Project/Area Number |
12877106
|
Research Category |
Grant-in-Aid for Exploratory Research
|
Allocation Type | Single-year Grants |
Research Field |
Circulatory organs internal medicine
|
Research Institution | Kyoto University |
Principal Investigator |
伊藤 裕 京都大学, 医学研究科, 講師 (40252457)
|
Co-Investigator(Kenkyū-buntansha) |
小川 峰太郎 京都大学, 医学研究科, 助教授 (70194454)
|
Project Period (FY) |
2000
|
Project Status |
Completed (Fiscal Year 2000)
|
Budget Amount *help |
¥1,700,000 (Direct Cost: ¥1,700,000)
Fiscal Year 2000: ¥1,700,000 (Direct Cost: ¥1,700,000)
|
Keywords | 血管新生 / ES細胞 / 血管内皮細胞 / 壁細胞 / VEGF / flk1 / PDGF / 血管前駆細胞 |
Research Abstract |
これまで血管新生・再生に関わる液性因子についての情報は蓄積しつつあるが、実際の血管形成プロセスに関与する細胞そのものの発生・分化に関する発生学的研究は極めて乏しい。

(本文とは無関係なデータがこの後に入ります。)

`config.mk`:
```
export PLATFORM = sky130hd
export DESIGN_NAME = video_mux
export DESIGN_NICKNAME = d
export VERILOG_FILES = /design/src/include/camera_pkg.sv /design/src/hw/video_mux.sv
export SDC_FILE = /design/constraint.sdc
export NUM_CORES = 1
export LEC_CHECK = 0
export BUFFER_PORTS_ARGS = -buffer_cell sky130_fd_sc_hd__buf_2
export CORE_MARGIN = 10
export CORE_UTILIZATION = 40
export DETAILED_ROUTE_END_ITERATION = 12
export GPL_ROUTABILITY_DRIVEN = 0
export GPL_TIMING_DRIVEN = 0
export PLACE_DENSITY = 0.67
export SLEW_MARGIN = 10
export SYNTH_ARGS = -nofsm -noshare
export SYNTH_HDL_FRONTEND = slang
export SYNTH_SLANG_ARGS = --single-unit
```
`constraint.sdc`:
```
create_clock -name clk_camera -period 3.7 [get_ports clk_camera]
set_clock_uncertainty 0.1 [all_clocks]
set_input_delay 0.555 -clock clk_camera [delete_from_list [all_inputs] [get_ports clk_camera]]
set_output_delay 0.555 -clock clk_camera [all_outputs]
set_load 0.02 [all_outputs]
```
`src/include/camera_pkg.sv`:
```
package camera_pkg;

   // stored frame geometry
   localparam int FRAME_W   = 320;
   localparam int FRAME_H   = 180;
   localparam int FB_DEPTH  = FRAME_W * FRAME_H;
   // 57600 words need 16 address bits
   localparam int FB_ADDR_W = $clog2(FB_DEPTH);

   // raster count widths, shared by camera and drawing side
   localparam int HCOUNT_W = 11;
   localparam int VCOUNT_W = 10;

   // inclusive window on the widened red channel
   localparam logic [7:0] RED_LOWER = 8'hA0;
   localparam logic [7:0] RED_UPPER = 8'hF0;

   // drawing raster is the frame scaled up by 4 in each direction
   localparam int SCALE_SHIFT = 2;
   localparam int DRAW_W      = 1280;
   localparam int DRAW_H      = 720;

   // centroid arithmetic, 319 * 57600 still fits 26 bits
   localparam int SUM_W = 26;
   localparam int CNT_W = 16;

   // display selector codes
   localparam logic [1:0] MODE_CAMERA    = 2'd0;
   localparam logic [1:0] MODE_MASK      = 2'd1;
   localparam logic [1:0] MODE_CROSSHAIR = 2'd2;
   localparam logic [1:0] MODE_HIGHLIGHT = 2'd3;

   localparam logic [15:0] WHITE_PIXEL = 16'hFFFF;
   localparam logic [15:0] RED_PIXEL   = 16'hF800;

   typedef struct packed {
      logic [4:0] red;
      logic [5:0] green;
      logic [4:0] blue;
   } rgb565_t;

   // one 16-bit word, seen either whole or split into colour fields
   typedef union packed {
      logic [15:0] raw;
      rgb565_t     rgb;
   } pixel_u;

endpackage

```
`src/hw/video_mux.sv`:
```
`timescale 1ns/1ps

module video_mux import camera_pkg::*; (
   input  logic                 clk_camera,
   input  logic                 sys_rst_camera,
   input  logic [1:0]           display_choice_i,
   input  logic                 mask_valid_i,
   input  logic [HCOUNT_W-1:0]  mask_hcount_i,
   input  logic [VCOUNT_W-1:0]  mask_vcount_i,
   input  pixel_u               mask_pixel_i,
   input  logic                 mask_bit_i,
   input  logic [HCOUNT_W-1:0]  com_x_i,
   input  logic [VCOUNT_W-1:0]  com_y_i,
   input  logic                 com_valid_i,
   output logic                 fb_we_o,
   output logic [FB_ADDR_W-1:0] fb_waddr_o,
   output pixel_u               fb_wdata_o
);

   // centroid of the last frame that had masked pixels
   logic [HCOUNT_W-1:0] held_x;
   logic [VCOUNT_W-1:0] held_y;
   logic                on_cross;
   pixel_u              sel_pixel;

   always_ff @(posedge clk_camera) begin
      if (sys_rst_camera) begin
         held_x <= '0;
         held_y <= '0;
      end else if (com_valid_i) begin
         held_x <= com_x_i;
         held_y <= com_y_i;
      end
   end

   always_comb begin
      // crosshair is the full row and column through the centroid
      on_cross = (mask_hcount_i == held_x) || (mask_vcount_i == held_y);
      case (display_choice_i)
         MODE_CAMERA:    sel_pixel = mask_pixel_i;
         MODE_MASK:      sel_pixel.raw = mask_bit_i ? WHITE_PIXEL : 16'h0000;
         MODE_CROSSHAIR: sel_pixel.raw = on_cross ? WHITE_PIXEL : mask_pixel_i.raw;
         MODE_HIGHLIGHT: sel_pixel.raw = mask_bit_i ? RED_PIXEL : mask_pixel_i.raw;
      endcase
   end

   always_ff @(posedge clk_camera) begin
      if (sys_rst_camera) begin
         fb_we_o <= 1'b0;
      end else begin
         fb_we_o <= mask_valid_i;
      end
   end

   // row-major linear address into the 320-wide buffer
   always_ff @(posedge clk_camera) begin
      fb_waddr_o <= FB_ADDR_W'(mask_vcount_i) * FB_ADDR_W'(FRAME_W)
                    + FB_ADDR_W'(mask_hcount_i);
      fb_wdata_o <= sel_pixel;
   end

endmodule

```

我々はこれまで血管再生への新しいアプローチとして、マウス胚性幹細胞(embryonic stem cell:ES細胞)を用いた血管内皮細胞及び壁細胞(血管平滑筋及び周皮細胞)の分化誘導及び同細胞を用いた血管構造のin vitro及びin vivoにおける再構築を試みた。その結果、FACSによるcell sorting技術により、ES細胞よりVEGF受容体であるflk1陽性細胞を純化し、更にVEGF及びPDGFなどの増殖因子存在下再培養したところ、flk1陽性細胞は、内皮細胞マーカー(VEカドヘリン、PECAM-1)陽性内皮細胞及び血管平滑筋細胞マーカー(平滑筋αアクチン、PDGF-β受容体)陽性の壁細胞の両方に分化した。また、1個のflk1陽性細胞の培養においても内皮細胞、壁細胞両方の混在したコロニーが得られ、このflk1陽性細胞は血管を構築する細胞いずれをももたらすことのできる血管前駆細胞(Vascular Progenitor Cells;VPC)とも言うべき細胞群であることが明らかとなった。さらに我々は、この細胞をコラーゲンゲル内で3次元的に培養することにより、内皮細胞による管腔形成と壁細胞による裏打ち構造を伴った生体内の血管構造をin vitroにおいて再現することに成功した。本研究では、当初ヒト由来ES細胞を用い、血管構成細胞の誘導が可能であるかについて検討する予定であったが、ヒトES細胞をめぐる社会的状況及び入手の困難さより、マウスES細胞由来VPCを用いin vivoでの血管形成が可能かについて検討を行った。今回LacZを恒常的に発現するES細胞(CCE/nLacZ)を樹立し、FACSセルソーターにて純化したLacZ発現Flk-1陽性細胞を16-17stageのニワトリ胎児心臓にマイクロピペットにて注入したところ、whole-mount染色により脳をはじめとする血管新生部位にLacZ陽性の毛細血管網の形成が認められた。更に、このLacZ陽性細胞は、PECAM-1陽性の内皮細胞及びα-平滑筋アクチン陽性の壁細胞に分化していた。この結果は、ES細胞由来VPCがin vivoにおいてangiogenesisに寄与しうることを示している。更に、ES細胞由来VPCがpostnatalなangiogenesisにおいて血管形成を行いうるかについて検討した。ヌードマウスにVEGFを産生するラットグリオーマ細胞を移植し、その後ES細胞由来VPCを腫瘍増殖部に注入したところ、ES細胞由来VPCによる血管の形成が認められ、ES細胞由来VPCがpostnatalな血管新生の場においても移植されると生着し、血管を創り出せることが明らかになった。